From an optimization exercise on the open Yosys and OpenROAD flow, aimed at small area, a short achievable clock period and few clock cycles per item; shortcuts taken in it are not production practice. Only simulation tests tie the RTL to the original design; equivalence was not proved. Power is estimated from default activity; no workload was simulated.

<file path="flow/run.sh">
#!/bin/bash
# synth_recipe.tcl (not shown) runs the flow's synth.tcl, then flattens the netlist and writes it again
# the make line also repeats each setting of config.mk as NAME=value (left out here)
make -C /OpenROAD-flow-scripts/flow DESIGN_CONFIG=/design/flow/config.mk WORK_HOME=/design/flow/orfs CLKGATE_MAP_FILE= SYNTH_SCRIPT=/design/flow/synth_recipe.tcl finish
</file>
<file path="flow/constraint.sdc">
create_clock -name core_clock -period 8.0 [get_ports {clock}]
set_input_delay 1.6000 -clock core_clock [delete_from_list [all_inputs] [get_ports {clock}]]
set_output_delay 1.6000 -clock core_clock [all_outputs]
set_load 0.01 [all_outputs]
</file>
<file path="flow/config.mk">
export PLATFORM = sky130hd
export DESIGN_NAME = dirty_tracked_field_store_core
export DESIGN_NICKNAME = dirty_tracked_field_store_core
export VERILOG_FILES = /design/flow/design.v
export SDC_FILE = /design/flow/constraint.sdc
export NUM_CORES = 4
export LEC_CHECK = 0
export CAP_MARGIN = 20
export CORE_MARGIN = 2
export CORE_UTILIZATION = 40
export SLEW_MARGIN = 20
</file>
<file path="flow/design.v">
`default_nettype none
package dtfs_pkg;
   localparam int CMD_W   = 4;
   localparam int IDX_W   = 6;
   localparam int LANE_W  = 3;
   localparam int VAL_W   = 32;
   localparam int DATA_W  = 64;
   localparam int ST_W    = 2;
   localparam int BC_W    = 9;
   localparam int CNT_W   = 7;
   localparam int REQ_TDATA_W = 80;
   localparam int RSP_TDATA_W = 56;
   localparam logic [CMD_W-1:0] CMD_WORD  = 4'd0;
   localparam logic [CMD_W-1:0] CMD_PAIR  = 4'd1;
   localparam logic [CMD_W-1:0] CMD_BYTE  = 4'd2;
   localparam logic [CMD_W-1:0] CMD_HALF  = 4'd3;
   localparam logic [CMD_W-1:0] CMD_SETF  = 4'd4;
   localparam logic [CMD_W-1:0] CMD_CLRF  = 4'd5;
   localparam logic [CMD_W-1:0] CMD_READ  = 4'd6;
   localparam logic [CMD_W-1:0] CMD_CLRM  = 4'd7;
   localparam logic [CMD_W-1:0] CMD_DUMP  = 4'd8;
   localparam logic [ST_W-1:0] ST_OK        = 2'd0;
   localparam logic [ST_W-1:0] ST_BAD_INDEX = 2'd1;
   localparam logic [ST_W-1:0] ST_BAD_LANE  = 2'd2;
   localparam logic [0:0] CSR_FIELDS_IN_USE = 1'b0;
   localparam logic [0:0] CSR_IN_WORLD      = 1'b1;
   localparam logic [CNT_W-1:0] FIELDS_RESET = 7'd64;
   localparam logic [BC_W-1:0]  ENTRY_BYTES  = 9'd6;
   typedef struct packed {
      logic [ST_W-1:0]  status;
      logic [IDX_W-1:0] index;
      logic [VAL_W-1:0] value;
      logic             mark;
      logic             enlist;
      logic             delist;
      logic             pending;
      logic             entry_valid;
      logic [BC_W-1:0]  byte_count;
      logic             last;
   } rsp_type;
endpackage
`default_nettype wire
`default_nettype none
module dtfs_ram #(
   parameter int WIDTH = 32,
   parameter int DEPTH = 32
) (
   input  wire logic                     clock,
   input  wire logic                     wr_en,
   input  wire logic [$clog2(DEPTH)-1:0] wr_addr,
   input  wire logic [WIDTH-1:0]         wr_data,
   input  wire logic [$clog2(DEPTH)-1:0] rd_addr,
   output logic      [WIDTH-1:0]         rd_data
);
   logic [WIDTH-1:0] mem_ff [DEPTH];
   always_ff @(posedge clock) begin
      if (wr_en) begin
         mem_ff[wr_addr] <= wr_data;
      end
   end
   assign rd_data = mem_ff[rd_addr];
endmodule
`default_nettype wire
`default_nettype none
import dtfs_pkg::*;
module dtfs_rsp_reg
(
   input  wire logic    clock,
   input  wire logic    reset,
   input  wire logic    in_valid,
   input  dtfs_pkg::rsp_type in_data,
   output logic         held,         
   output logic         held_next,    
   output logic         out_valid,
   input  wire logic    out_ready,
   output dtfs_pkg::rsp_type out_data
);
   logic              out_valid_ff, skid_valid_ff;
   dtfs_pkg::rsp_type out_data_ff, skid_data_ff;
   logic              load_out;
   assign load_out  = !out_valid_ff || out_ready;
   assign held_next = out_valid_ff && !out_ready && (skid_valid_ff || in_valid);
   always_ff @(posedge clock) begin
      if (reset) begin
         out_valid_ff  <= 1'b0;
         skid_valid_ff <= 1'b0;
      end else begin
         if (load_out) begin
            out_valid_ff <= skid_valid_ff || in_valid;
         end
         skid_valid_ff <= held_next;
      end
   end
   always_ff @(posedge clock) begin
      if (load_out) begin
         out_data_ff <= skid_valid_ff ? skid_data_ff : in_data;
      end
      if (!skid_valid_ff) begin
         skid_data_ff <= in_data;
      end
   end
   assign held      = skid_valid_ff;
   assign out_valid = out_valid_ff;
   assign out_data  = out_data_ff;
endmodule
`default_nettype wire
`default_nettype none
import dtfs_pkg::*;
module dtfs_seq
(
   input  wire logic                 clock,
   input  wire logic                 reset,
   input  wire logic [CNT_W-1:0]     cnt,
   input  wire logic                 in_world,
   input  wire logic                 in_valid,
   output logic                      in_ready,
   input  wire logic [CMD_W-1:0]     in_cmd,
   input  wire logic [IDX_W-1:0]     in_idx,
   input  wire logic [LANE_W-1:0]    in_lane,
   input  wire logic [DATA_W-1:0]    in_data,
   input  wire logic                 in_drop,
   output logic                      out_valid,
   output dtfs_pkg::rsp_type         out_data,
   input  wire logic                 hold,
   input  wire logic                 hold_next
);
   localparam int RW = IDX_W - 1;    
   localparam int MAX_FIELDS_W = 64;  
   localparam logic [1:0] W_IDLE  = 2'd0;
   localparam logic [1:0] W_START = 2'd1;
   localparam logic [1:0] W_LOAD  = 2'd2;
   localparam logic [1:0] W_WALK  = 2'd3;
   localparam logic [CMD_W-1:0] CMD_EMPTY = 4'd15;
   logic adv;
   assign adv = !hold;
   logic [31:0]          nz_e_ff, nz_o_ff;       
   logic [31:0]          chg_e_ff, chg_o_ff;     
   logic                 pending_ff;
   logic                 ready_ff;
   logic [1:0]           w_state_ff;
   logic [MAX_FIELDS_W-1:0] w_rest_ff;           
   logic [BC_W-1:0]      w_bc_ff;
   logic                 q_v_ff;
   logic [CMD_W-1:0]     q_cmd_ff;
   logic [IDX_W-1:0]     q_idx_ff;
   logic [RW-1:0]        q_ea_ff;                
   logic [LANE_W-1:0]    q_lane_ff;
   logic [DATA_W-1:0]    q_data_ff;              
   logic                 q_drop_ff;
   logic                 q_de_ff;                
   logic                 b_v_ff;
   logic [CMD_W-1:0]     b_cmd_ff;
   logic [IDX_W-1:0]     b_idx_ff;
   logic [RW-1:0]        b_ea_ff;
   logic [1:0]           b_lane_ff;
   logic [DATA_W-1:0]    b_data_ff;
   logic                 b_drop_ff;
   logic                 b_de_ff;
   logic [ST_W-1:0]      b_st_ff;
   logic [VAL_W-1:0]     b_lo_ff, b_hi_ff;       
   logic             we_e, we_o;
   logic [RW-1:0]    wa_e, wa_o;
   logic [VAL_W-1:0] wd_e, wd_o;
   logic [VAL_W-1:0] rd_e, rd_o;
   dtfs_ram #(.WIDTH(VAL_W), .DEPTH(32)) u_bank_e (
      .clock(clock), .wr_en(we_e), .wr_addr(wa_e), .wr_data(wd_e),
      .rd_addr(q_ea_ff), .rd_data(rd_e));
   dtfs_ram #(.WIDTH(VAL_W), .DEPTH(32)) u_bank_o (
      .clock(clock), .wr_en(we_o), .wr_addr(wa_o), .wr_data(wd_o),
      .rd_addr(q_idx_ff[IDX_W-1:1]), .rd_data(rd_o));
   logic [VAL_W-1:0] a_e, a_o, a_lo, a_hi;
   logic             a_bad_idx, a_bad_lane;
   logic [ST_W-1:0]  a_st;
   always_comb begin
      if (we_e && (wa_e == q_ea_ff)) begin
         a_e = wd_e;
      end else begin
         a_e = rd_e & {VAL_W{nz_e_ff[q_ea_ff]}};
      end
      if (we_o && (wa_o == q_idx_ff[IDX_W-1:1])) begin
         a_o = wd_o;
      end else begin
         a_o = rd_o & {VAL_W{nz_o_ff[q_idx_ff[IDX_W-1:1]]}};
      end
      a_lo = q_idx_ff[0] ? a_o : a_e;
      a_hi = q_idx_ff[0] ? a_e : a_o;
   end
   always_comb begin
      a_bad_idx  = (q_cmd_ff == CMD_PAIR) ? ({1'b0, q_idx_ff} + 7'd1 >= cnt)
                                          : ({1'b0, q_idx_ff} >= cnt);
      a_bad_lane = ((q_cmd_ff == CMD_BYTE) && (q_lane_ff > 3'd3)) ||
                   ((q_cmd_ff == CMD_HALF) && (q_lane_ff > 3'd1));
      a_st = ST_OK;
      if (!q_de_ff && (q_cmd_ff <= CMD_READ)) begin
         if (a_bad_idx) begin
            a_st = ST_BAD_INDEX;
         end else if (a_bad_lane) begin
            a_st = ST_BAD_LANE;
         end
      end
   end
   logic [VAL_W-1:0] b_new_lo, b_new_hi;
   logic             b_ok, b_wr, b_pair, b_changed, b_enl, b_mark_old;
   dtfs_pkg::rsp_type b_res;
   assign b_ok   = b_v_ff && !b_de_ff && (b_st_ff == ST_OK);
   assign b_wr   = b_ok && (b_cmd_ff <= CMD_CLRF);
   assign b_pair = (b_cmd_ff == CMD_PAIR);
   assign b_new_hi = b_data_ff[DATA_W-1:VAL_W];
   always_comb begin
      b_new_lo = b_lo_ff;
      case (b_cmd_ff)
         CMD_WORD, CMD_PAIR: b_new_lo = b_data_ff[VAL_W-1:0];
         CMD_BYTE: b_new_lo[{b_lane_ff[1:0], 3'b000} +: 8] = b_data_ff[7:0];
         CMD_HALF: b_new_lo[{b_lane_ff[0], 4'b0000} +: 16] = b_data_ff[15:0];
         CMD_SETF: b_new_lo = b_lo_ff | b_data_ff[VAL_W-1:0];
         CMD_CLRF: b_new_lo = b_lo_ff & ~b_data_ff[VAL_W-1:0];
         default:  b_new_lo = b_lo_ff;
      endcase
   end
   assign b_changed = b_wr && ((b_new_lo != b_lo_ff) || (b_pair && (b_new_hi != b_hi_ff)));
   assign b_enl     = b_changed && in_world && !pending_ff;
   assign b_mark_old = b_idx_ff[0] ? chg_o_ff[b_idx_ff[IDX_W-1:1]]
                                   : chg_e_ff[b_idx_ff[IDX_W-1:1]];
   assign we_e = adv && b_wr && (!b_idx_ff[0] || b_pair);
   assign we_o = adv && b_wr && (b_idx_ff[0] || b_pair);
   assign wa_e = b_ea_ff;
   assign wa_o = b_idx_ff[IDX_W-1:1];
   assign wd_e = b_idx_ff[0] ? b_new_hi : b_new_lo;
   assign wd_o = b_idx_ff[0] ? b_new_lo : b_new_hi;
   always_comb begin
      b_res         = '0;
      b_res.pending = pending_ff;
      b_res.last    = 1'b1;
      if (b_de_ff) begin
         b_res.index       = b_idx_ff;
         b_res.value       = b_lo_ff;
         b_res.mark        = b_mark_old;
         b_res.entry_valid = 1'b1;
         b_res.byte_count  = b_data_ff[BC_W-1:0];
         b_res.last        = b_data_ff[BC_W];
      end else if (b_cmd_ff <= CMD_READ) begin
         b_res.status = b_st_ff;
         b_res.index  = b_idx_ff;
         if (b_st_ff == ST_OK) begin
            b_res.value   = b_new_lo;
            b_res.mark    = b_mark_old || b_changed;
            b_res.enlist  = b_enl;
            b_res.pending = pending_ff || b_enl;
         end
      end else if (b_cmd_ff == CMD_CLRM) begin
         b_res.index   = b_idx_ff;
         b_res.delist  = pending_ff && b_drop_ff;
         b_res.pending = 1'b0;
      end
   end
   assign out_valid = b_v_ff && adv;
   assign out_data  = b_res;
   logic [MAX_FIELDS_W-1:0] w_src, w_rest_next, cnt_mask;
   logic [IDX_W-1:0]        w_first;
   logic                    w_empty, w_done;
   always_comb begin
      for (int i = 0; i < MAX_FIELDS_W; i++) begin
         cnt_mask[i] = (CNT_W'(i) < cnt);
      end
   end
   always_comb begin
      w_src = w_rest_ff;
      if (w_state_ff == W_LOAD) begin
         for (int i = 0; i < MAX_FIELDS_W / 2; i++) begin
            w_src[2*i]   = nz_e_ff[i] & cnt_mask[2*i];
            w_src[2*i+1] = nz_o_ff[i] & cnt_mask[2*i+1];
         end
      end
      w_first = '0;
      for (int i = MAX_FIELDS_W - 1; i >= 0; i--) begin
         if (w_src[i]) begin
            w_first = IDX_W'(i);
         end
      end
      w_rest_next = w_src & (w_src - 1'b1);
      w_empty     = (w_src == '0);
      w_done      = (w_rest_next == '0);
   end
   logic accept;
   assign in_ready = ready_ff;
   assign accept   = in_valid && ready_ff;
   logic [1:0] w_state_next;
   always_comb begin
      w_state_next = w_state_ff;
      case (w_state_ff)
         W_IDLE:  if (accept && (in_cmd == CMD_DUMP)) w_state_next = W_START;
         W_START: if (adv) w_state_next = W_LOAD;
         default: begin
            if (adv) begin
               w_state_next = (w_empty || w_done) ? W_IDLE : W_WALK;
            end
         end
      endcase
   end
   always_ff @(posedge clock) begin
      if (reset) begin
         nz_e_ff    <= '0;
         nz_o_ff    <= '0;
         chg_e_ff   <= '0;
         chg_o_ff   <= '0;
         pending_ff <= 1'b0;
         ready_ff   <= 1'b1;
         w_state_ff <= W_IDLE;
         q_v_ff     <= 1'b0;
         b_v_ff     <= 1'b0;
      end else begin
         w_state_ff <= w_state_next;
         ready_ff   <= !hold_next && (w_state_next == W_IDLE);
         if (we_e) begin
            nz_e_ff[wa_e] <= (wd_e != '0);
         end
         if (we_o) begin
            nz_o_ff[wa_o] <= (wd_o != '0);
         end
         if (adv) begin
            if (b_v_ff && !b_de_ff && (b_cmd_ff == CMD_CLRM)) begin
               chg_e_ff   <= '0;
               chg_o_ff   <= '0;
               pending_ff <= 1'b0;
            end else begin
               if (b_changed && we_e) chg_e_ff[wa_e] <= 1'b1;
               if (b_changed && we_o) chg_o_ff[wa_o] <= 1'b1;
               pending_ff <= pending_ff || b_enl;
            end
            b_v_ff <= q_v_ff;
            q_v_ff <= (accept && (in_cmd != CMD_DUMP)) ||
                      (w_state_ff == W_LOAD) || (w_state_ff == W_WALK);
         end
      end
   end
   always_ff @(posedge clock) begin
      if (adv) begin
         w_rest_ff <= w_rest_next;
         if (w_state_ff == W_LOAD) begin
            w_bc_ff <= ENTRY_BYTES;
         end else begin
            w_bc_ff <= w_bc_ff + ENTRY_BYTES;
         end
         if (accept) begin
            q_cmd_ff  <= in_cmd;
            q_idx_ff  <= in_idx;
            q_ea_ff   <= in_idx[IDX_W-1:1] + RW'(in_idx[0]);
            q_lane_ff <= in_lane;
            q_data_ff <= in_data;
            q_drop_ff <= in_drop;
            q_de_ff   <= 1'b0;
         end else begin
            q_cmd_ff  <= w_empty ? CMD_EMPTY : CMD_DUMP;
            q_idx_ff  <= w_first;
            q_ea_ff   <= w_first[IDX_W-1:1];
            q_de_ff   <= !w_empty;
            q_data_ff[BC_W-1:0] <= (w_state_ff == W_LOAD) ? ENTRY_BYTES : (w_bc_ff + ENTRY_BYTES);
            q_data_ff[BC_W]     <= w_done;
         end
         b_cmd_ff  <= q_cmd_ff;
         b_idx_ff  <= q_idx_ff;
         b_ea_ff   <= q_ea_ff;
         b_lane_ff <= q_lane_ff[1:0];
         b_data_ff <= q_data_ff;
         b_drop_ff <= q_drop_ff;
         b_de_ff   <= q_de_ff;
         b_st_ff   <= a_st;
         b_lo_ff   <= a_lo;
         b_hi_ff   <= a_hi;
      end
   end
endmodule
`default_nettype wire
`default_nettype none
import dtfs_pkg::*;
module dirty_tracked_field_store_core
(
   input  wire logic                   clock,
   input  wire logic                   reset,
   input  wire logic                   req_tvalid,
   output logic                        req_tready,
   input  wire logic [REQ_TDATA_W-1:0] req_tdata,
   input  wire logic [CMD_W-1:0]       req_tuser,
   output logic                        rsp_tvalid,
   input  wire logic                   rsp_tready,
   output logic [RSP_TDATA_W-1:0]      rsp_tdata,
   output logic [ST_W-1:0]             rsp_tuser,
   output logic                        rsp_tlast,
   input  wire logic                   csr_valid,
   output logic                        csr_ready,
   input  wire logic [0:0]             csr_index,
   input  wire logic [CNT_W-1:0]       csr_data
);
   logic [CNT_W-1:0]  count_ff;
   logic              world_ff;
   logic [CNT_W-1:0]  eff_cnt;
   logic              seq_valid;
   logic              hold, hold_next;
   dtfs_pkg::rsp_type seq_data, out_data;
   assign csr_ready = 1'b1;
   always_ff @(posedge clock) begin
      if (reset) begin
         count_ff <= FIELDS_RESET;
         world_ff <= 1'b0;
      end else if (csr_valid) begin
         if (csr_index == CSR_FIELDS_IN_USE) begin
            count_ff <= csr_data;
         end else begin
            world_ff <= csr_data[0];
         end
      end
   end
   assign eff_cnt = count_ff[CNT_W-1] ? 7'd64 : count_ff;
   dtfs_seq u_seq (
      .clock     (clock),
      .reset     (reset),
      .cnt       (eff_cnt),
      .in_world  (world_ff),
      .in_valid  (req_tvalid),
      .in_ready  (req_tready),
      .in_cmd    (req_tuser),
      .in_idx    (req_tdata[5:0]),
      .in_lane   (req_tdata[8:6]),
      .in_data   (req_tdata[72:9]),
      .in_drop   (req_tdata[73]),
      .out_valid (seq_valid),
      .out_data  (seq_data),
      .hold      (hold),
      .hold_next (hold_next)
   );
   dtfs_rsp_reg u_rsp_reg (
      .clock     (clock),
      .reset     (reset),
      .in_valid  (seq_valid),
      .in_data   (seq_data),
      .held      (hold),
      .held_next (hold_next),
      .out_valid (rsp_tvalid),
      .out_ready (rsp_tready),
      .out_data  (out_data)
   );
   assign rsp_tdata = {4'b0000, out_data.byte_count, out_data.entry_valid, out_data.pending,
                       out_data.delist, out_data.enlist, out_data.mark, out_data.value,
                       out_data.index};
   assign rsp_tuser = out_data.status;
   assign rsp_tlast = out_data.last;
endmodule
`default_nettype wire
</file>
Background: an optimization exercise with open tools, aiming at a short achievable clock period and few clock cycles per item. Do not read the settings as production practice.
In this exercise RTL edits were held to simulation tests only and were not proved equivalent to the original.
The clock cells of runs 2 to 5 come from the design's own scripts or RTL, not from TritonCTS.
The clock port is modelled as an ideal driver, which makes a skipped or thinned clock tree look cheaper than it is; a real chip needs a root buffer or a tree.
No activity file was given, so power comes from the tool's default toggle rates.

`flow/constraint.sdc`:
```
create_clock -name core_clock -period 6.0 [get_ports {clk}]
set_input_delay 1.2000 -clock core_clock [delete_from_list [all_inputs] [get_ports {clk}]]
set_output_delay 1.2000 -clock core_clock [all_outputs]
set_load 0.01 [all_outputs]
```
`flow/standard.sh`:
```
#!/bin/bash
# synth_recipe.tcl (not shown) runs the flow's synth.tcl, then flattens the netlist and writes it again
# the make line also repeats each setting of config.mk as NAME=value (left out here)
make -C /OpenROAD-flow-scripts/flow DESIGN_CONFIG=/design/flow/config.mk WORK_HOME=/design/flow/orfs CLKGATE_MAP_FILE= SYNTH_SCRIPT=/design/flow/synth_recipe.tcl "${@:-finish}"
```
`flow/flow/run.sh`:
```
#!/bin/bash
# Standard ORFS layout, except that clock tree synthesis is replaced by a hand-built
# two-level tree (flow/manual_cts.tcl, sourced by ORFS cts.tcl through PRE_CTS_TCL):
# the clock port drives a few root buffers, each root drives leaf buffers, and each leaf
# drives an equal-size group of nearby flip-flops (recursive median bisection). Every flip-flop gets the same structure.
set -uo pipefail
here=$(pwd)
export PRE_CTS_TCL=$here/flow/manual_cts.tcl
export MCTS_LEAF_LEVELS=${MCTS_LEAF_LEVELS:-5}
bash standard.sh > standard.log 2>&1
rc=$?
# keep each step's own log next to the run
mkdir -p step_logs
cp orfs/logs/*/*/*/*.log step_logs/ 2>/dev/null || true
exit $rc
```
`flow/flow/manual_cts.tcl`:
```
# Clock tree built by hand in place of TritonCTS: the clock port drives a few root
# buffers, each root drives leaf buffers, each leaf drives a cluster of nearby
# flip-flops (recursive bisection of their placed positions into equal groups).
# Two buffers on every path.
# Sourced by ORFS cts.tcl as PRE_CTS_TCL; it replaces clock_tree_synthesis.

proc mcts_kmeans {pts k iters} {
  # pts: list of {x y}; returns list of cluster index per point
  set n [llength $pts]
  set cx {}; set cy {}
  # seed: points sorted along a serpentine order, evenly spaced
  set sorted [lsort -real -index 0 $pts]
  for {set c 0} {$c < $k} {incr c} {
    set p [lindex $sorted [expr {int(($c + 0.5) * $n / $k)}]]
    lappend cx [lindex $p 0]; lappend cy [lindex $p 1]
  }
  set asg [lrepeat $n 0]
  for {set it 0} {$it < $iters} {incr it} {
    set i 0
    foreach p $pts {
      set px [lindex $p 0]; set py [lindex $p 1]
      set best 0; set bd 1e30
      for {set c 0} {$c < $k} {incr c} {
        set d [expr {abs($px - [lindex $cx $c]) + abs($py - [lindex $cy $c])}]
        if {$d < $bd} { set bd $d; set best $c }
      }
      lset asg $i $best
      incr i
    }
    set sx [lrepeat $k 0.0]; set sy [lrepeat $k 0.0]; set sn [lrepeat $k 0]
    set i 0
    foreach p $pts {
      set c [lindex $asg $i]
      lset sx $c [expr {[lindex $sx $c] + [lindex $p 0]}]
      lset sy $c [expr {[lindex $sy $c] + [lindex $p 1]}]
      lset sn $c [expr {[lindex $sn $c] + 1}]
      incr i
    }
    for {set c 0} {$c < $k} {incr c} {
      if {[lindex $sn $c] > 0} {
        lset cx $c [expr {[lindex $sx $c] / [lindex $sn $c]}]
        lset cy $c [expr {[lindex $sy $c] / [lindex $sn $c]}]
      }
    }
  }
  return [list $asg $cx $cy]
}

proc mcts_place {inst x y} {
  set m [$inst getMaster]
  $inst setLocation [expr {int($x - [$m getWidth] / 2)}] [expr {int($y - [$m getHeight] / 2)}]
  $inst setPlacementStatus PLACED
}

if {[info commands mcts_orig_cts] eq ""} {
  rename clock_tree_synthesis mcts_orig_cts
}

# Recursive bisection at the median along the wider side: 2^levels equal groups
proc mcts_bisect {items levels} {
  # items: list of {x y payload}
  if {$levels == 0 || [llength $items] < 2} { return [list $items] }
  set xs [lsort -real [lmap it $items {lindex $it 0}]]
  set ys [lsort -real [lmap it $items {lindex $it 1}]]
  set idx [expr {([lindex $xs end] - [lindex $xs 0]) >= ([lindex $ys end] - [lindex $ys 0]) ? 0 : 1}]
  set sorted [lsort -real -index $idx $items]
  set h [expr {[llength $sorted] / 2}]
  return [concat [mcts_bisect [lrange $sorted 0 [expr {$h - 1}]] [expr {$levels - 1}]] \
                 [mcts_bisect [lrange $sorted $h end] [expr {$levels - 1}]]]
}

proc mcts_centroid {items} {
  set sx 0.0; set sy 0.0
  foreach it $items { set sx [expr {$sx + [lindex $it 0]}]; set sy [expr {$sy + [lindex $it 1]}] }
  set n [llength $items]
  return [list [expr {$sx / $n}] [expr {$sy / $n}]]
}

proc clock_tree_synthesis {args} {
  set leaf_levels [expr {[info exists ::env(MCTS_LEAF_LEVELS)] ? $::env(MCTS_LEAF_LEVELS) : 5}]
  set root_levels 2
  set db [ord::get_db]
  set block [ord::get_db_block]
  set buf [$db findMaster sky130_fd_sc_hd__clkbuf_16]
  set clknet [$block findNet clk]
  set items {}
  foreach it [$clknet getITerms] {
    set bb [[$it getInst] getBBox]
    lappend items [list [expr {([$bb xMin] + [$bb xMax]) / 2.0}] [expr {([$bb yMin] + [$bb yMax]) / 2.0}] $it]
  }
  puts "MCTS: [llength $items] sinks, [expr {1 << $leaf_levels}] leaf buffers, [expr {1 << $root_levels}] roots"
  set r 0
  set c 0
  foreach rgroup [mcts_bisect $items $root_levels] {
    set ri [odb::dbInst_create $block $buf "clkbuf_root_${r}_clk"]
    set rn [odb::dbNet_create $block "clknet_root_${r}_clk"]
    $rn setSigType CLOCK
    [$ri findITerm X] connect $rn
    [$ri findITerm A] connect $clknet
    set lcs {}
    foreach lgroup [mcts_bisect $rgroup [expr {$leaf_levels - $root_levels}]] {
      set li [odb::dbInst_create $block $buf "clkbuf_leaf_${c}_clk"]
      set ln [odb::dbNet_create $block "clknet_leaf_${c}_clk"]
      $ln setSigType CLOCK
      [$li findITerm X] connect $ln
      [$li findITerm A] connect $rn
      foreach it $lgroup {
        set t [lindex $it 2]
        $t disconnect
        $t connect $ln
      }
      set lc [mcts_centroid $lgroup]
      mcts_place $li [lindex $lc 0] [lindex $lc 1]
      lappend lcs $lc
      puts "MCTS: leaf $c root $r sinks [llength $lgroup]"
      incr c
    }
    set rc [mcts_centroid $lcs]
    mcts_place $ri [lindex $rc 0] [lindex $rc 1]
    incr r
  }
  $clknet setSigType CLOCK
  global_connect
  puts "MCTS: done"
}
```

======

To do
Exactly as written, please reproduce the lines from the first line of the data to the line containing "export PLATFORM = sky130hd", inclusive, and nothing else.

Answer box
From an optimization exercise on the open Yosys and OpenROAD flow, aimed at small area, a short achievable clock period and few clock cycles per item; shortcuts taken in it are not production practice. Only simulation tests tie the RTL to the original design; equivalence was not proved. Power is estimated from default activity; no workload was simulated.

<file path="flow/run.sh">
#!/bin/bash
# synth_recipe.tcl (not shown) runs the flow's synth.tcl, then flattens the netlist and writes it again
# the make line also repeats each setting of config.mk as NAME=value (left out here)
make -C /OpenROAD-flow-scripts/flow DESIGN_CONFIG=/design/flow/config.mk WORK_HOME=/design/flow/orfs CLKGATE_MAP_FILE= SYNTH_SCRIPT=/design/flow/synth_recipe.tcl finish
</file>
<file path="flow/constraint.sdc">
create_clock -name core_clock -period 8.0 [get_ports {clock}]
set_input_delay 1.6000 -clock core_clock [delete_from_list [all_inputs] [get_ports {clock}]]
set_output_delay 1.6000 -clock core_clock [all_outputs]
set_load 0.01 [all_outputs]
</file>
<file path="flow/config.mk">
export PLATFORM = sky130hd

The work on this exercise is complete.